Un dolor seco subiendo por la garganta me sacó de mis meditaciones, me abrasaba la sed. Levanté la cabeza y observé como al pie de la montaña se dilataba el rumor claro y constante de un arroyo inmaculado, me incorporé y entonces caí en cuenta del frío intenso por el dolor en mis articulaciones, calculé unos 10 metros hasta el arroyo.
Estando allí, agachada entre algunos matorrales bajos, vi como en la parte opuesta de la margen resplandecía un ejército inconmensurable de fantásticos seres: uniforme negro, cabeza blanca coronada por un penacho amarillo, y como sentencia de su poder un grito ampo que resonaba bajo un eco uniforme y constante, un silencio níveo resultado del conjunto de muchísimos sonidos. Miles y miles se organizaban frente a mí, apostándose unos frente a otros en formación perfecta, en los valles bajos, detrás de las rocas o junto a las quebradas. Juzgué que me exigían algo, sentí en sus miradas una sentencia clara y definitiva, quizás debemos presentarnos mejor preparados, quizás después, quizás mucho antes.
Aún frente al respeto que me infundían aquellos seres hundí la cara en el agua joven, cercano su nacimiento se mostraba en el estado más puro y perfecto. Ya solo en esto creo que se me otorgó demasiado: exaltación del gusto en su sabor liviano; del olfato en su aroma dulce; del oído en su canto risueño; de la vista en el esmeralda y cristal; del tacto en su presencia abrasadora.
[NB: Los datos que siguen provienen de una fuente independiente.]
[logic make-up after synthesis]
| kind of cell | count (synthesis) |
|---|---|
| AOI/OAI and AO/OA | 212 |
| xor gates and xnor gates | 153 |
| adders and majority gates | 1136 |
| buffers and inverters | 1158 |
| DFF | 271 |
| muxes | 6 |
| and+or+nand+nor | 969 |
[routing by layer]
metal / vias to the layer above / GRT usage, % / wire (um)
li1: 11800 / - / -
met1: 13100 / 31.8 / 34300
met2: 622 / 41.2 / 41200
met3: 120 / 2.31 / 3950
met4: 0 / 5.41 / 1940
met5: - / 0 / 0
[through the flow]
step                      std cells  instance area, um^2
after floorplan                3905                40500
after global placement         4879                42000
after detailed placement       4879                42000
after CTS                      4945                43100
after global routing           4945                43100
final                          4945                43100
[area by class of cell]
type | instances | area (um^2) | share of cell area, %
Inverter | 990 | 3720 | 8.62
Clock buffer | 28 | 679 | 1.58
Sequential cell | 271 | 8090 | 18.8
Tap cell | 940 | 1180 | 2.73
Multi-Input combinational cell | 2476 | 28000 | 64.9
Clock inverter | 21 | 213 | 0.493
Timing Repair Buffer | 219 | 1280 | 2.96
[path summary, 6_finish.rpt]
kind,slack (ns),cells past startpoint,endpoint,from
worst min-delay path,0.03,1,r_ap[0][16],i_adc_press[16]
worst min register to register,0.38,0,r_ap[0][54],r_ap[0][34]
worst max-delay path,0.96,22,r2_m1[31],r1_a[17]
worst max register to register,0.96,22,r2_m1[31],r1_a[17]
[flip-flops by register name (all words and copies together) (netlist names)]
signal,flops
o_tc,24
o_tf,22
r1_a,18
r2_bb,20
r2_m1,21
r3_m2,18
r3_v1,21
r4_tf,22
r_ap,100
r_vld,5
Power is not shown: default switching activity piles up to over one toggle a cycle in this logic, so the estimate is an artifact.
==> config.mk <==
export PLATFORM = sky130hd
export DESIGN_NAME = circular_list_position_engine_unit
export DESIGN_NICKNAME = d
export VERILOG_FILES = /design/src/rtl/core/clpe_pkg.sv /design/src/rtl/core/circular_list_position_engine_unit.sv
export VERILOG_INCLUDE_DIRS = /design/src /design/src/rtl/core
export SDC_FILE = /design/constraint.sdc
export NUM_CORES = 2
export LEC_CHECK = 0
export ABC_CLOCK_PERIOD_IN_PS = 5400
export BUFFER_PORTS_ARGS = -buffer_cell sky130_fd_sc_hd__buf_2
export CAP_MARGIN = 20
export CORE_AREA = 2 2 448 450
export CTS_CLUSTER_SIZE = 20
export DETAILED_ROUTE_END_ITERATION = 12
export DIE_AREA = 0 0 450 452
export PLACE_DENSITY_LB_ADDON = 0.25
export SYNTH_ARGS = -nofsm -noshare
export SYNTH_HDL_FRONTEND = slang
export SYNTH_SLANG_ARGS = --single-unit
==> constraint.sdc <==
create_clock -name i_clk -period 5.4 [get_ports i_clk]
set_input_delay 0.54 -clock i_clk [delete_from_list [all_inputs] [get_ports i_clk]]
set_output_delay 0.54 -clock i_clk [all_outputs]
set_load 0.03 [all_outputs]
**src/rtl/atlb_pkg.sv**
```systemverilog
package atlb_pkg;

  localparam int VA_W     = 64;
  localparam int SID_W    = 16;
  localparam int PERM_W   = 3;
  localparam int STAMP_W  = 32;
  localparam int IDX_W    = 8;
  localparam int PAGE_MAX = 56;
  localparam int PIN_BIT  = 2;

  localparam logic [1:0] REQ_LOOKUP = 2'd0;
  localparam logic [1:0] REQ_INSERT = 2'd1;
  localparam logic [1:0] REQ_REMOVE = 2'd2;
  localparam logic [1:0] REQ_FLUSH  = 2'd3;

  localparam logic [2:0] ST_HIT   = 3'd0;
  localparam logic [2:0] ST_MISS  = 3'd1;
  localparam logic [2:0] ST_FAULT = 3'd2;
  localparam logic [2:0] ST_DONE  = 3'd3;
  localparam logic [2:0] ST_FAIL  = 3'd4;

  typedef struct packed {
    logic                valid;
    logic                match;
    logic [IDX_W-1:0]    match_idx;
    logic [PERM_W-1:0]   match_flags;
    logic [PAGE_MAX-1:0] match_phys;
    logic                free;
    logic [IDX_W-1:0]    free_idx;
    logic                lru;
    logic [IDX_W-1:0]    lru_idx;
    logic [STAMP_W-1:0]  lru_stamp;
  } scan_t;

  typedef struct packed {
    logic                wr;
    logic                clr;
    logic                flush;
    logic                stamp_wr;
    logic [IDX_W-1:0]    idx;
    logic [PERM_W-1:0]   flags;
    logic [SID_W-1:0]    space;
    logic [PAGE_MAX-1:0] vpage;
    logic [PAGE_MAX-1:0] ppage;
    logic [STAMP_W-1:0]  stamp;
  } cmd_t;

endpackage

```
**src/rtl/atlb_cell.sv**
```systemverilog
module atlb_cell #(
  parameter int IDX = 0,
  parameter int PW  = 52
) (
  input  logic                    clk,
  input  logic                    rst,
  input  logic [15:0]             sid,
  input  logic [PW-1:0]           vpage,
  input  atlb_pkg::cmd_t          cmd,
  input  atlb_pkg::scan_t         scan_in,
  output atlb_pkg::scan_t         scan_out
);
  import atlb_pkg::*;

  logic [PERM_W-1:0]  flags;
  logic [SID_W-1:0]   space;
  logic [PW-1:0]      vp;
  logic [PW-1:0]      pp;
  logic [STAMP_W-1:0] stamp;
  logic               ent_valid;
  logic               hit;
  logic               sel;
  scan_t              scan_next;
  logic [IDX_W-1:0]   my_idx;

  assign my_idx    = IDX_W'(IDX);
  assign ent_valid = flags != '0;
  assign hit       = ent_valid && space == sid && vp == vpage;
  assign sel       = cmd.idx == my_idx;

  always_comb begin
    scan_next = scan_in;
    if (!scan_in.match && hit) begin
      scan_next.match       = 1'b1;
      scan_next.match_idx   = my_idx;
      scan_next.match_flags = flags;
      scan_next.match_phys  = PAGE_MAX'(pp);
    end
    if (!scan_in.free && !ent_valid) begin
      scan_next.free     = 1'b1;
      scan_next.free_idx = my_idx;
    end
    if (!flags[PIN_BIT] && (!scan_in.lru || stamp < scan_in.lru_stamp)) begin
      scan_next.lru       = 1'b1;
      scan_next.lru_idx   = my_idx;
      scan_next.lru_stamp = stamp;
    end
  end

  always_ff @(posedge clk) begin
    if (rst) begin
      flags          <= '0;
      stamp          <= '0;
      scan_out       <= '0;
    end else begin
      scan_out <= scan_next;
      if (cmd.flush && !flags[PIN_BIT]) begin
        flags <= '0;
      end else if (cmd.clr && sel) begin
        flags <= '0;
      end else if (cmd.wr && sel) begin
        flags <= cmd.flags;
      end
      if (cmd.stamp_wr && sel) begin
        stamp <= cmd.stamp;
      end
    end
    if (cmd.wr && sel) begin
      space <= cmd.space;
      vp    <= cmd.vpage[PW-1:0];
      pp    <= cmd.ppage[PW-1:0];
    end
  end

endmodule

```
**config.mk**
```make
export PLATFORM = sky130hd
export DESIGN_NAME = atlb_cell
export DESIGN_NICKNAME = d
export VERILOG_FILES = /design/src/rtl/atlb_pkg.sv /design/src/rtl/atlb_cell.sv
export SDC_FILE = /design/constraint.sdc
export NUM_CORES = 1
export LEC_CHECK = 0
export ABC_AREA = 1
export BUFFER_PORTS_ARGS = -buffer_cell sky130_fd_sc_hd__buf_2
export CAP_MARGIN = 0
export CORE_AREA = 2 2 189 191
export CTS_CLUSTER_SIZE = 8
export DETAILED_ROUTE_END_ITERATION = 10
export DIE_AREA = 0 0 191 193
export GPL_ROUTABILITY_DRIVEN = 0
export PLACE_DENSITY = 0.66
export SYNTH_ARGS = -nofsm -noshare
export SYNTH_HDL_FRONTEND = slang
export SYNTH_SLANG_ARGS = --single-unit
```
**constraint.sdc**
```tcl
create_clock -name clk -period 5.1 [get_ports clk]
set_input_delay 0.51 -clock clk [delete_from_list [all_inputs] [get_ports clk]]
set_output_delay 0.51 -clock clk [all_outputs]
set_load 0.05 [all_outputs]
```
; After elaboration in Yosys (flattened, before gate mapping)
; Cells that the tools add are included.
[totals]
out_inout_bits = 119
register_bits = 274
[op_classes]
order_cmp = 1
n_mux = 3
eq_ne = 2
reduce_logical = 21
[op_table]
columns = cell, count
row1 = 68-bit two-way mux, 1
row2 = 52-bit equality test, 1
row3 = 41-bit two-way mux, 1
row4 = 32-bit less-than comparator, 1
row5 = 16-bit equality test, 1
row6 = 1-bit logical AND, 9
row7 = 9-bit two-way mux, 1
row8 = 8-bit logical NOT, 1
row9 = 2-bit OR reduction, 3
row10 = 1-bit logical NOT, 5
row11 = 3-bit nonzero test, 1
row12 = 3-bit OR reduction, 1
row13 = 1-bit logical OR, 1

; Longest topological paths before layout
[logic_depth]
depth_word = 5
ltp_mapped = 18
ltp_nobuf = 16

; Worst setup path after synthesis
; Ideal clock, no wire load.
[synth_timing]
kind = input port to flip-flop
from = input port cmd[164] (netlist name)
to = register pp[0], enable pin
path_slack_ps = 1240
cell_stages = 4
arrival_time_ps = 3387
path_cell_list = nor4_1 -> and2_1 -> nand2_1 -> inv_1
[synth_via]
elab_chain_cells = 2
[synth_lines]
columns = element, line
row1 = start: declaration, atlb_cell.sv:9  ; input atlb_pkg::cmd_t cmd,
row2 = 8-bit logical NOT, atlb_cell.sv:29  ; assign sel = cmd.idx == my_idx;
row3 = 1-bit logical AND, atlb_cell.sv:68  ; if (cmd.wr && sel) begin
row4 = end signal: assignment, atlb_cell.sv:71  ; pp <= cmd.ppage[PW-1:0];
row5 = end: declaration, atlb_cell.sv:18  ; logic [PW-1:0] pp;
; Every way passes these cells.
; A chain may end at the register's enable or synchronous reset.

; Worst setup path after layout
[layout_timing]
from = register vp[19]
to = register scan_out[115] (netlist name)
[layout_via]
elab_chain_cells = 4
[layout_lines]
columns = element, line
row1 = start: declaration, atlb_cell.sv:17  ; logic [PW-1:0] vp;
row2 = start signal: assignment, atlb_cell.sv:70  ; vp <= cmd.vpage[PW-1:0];
row3 = 52-bit equality test, atlb_cell.sv:28  ; assign hit = ent_valid && space == sid && vp == vpage;
row4 = 1-bit logical AND, atlb_cell.sv:28
row5 = 1-bit logical AND, atlb_cell.sv:33  ; if (!scan_in.match && hit) begin
row6 = 2-bit OR reduction (no source line), --
row7 = end signal: assignment, atlb_cell.sv:56  ; scan_out <= scan_next;
row8 = end: declaration, atlb_cell.sv:11  ; output atlb_pkg::scan_t scan_out
; Every way passes these cells.
<file path="src/design/mmof_pkg.sv">
// Shared constants, types and helpers of the multimode one-pole filter.
`default_nettype none
package mmof_pkg;

  localparam int ORDER_MAX   = 16;
  localparam int SAMPLE_BITS = 24;
  localparam int IDX_W       = (ORDER_MAX > 1) ? $clog2(ORDER_MAX) : 1;
  localparam int ST_W        = 32;   // stage state width
  localparam int OPND_W      = 36;   // multiplier data operand
  localparam int COEF_W      = 20;   // multiplier coefficient operand
  localparam int MUL_W       = 41;   // rounded product
  localparam int WIDE_W      = MUL_W + 1;
  localparam int CFG_DATA_W  = 20;
  localparam int CFG_IDX_W   = 3;

  localparam logic [2:0] MODE_BYPASS = 3'd0;
  localparam logic [2:0] MODE_LOW1   = 3'd1;
  localparam logic [2:0] MODE_HIGH1  = 3'd2;
  localparam logic [2:0] MODE_BAND1  = 3'd3;
  localparam logic [2:0] MODE_LOWN   = 3'd4;
  localparam logic [2:0] MODE_HIGHN  = 3'd5;
  localparam logic [2:0] MODE_BANDN  = 3'd6;
  localparam logic [2:0] MODE_UNUSED = 3'd7;

  localparam logic [CFG_IDX_W-1:0] REG_MODE   = 3'd0;
  localparam logic [CFG_IDX_W-1:0] REG_STAGES = 3'd1;
  localparam logic [CFG_IDX_W-1:0] REG_FREQ   = 3'd2;
  localparam logic [CFG_IDX_W-1:0] REG_RESO   = 3'd3;
  localparam logic [CFG_IDX_W-1:0] REG_SGAIN  = 3'd4;
  localparam logic [CFG_IDX_W-1:0] REG_OGAIN  = 3'd5;

  localparam logic [16:0] FREQ_ONE = 17'd65536;

  typedef struct packed {
    logic [2:0]  filter_mode;
    logic [4:0]  stage_count;
    logic [16:0] freq_coef;
    logic [15:0] reso_coef;
    logic [19:0] stage_gain;
    logic [19:0] out_gain;
  } cfg_t;

  // Saturate a wide signed value to the int32 range.
  function automatic logic signed [ST_W-1:0] sat32(input logic signed [WIDE_W-1:0] v);
    logic [WIDE_W-ST_W:0] top;
    top = v[WIDE_W-1:ST_W-1];
    if (top == '0 || top == '1) begin
      return v[ST_W-1:0];
    end else if (v[WIDE_W-1]) begin
      return {1'b1, {(ST_W-1){1'b0}}};
    end else begin
      return {1'b0, {(ST_W-1){1'b1}}};
    end
  endfunction

  // Saturating difference of two state values.
  function automatic logic signed [ST_W-1:0] sat_sub(input logic signed [ST_W-1:0] a,
                                                     input logic signed [ST_W-1:0] b);
    return sat32(WIDE_W'(a) - WIDE_W'(b));
  endfunction

endpackage
`default_nettype wire

</file>
<file path="src/design/mmof_mul.sv">
// Shared coefficient multiplier with round-half-up Q16 scaling.
`default_nettype none
module mmof_mul (
  input  wire logic        [mmof_pkg::COEF_W-1:0] coef,
  input  wire logic signed [mmof_pkg::OPND_W-1:0] opnd,
  output logic signed      [mmof_pkg::MUL_W-1:0]  prod
);

  localparam int FULL_W = mmof_pkg::COEF_W + 1 + mmof_pkg::OPND_W;

  logic signed [FULL_W-1:0] full;
  logic signed [FULL_W-1:0] rnd;

  always_comb begin
    full = $signed({1'b0, coef}) * opnd;
    rnd  = full + FULL_W'(32768);
  end

  // floor shift by 16 is the upper slice
  assign prod = rnd[16 +: mmof_pkg::MUL_W];

endmodule
`default_nettype wire

</file>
Sentí una especie de rendición sagrada, más allá de todo lenguaje e intención.
Un tanto absorta, mis sentidos embotados, dejé el camino siguiente al arbitrio del azar, caminé entre lagunas sagradas de condición sanadora; subí altas montañas cobijadas por gélidas capas que lloran rápidas lágrimas prietas; escalé inmensas rocas resbalosas, conquistadas por hermosas flores diminutas; baile junto a quebradas y arroyos, me soñé cayendo en sus aguas plateadas, confundiéndome en sus danzas, en su fluir; me soñé siendo agua.
Anochece en un día llamado ozram, la luna llena asoma su cara detrás de las negras montañas, por primera vez en el día no llueve. El ejército ya dictaminó mi destierro, al día siguiente, en la madrugada de un día llamado lirba, tendría que partir. ¿Después de todo que podía esperar?, no hice caso a todas las justas advertencias, porque en primera instancia no tenía alguna intención clara, quizás tan solo caminar, y respirar el aire y sobre todo beber un poco del agua de esta tierra. Pensé que un alma que observa podría llegar a lograrlo, no le veía problema alguno y pequé de orgullosa. No se podían permitir ver avanzar mi intervención, tuvieron que expulsarme.
Quizás si mis sueños se cumplieran, si fuera agua en el Atrato o hielo en El Cocuy.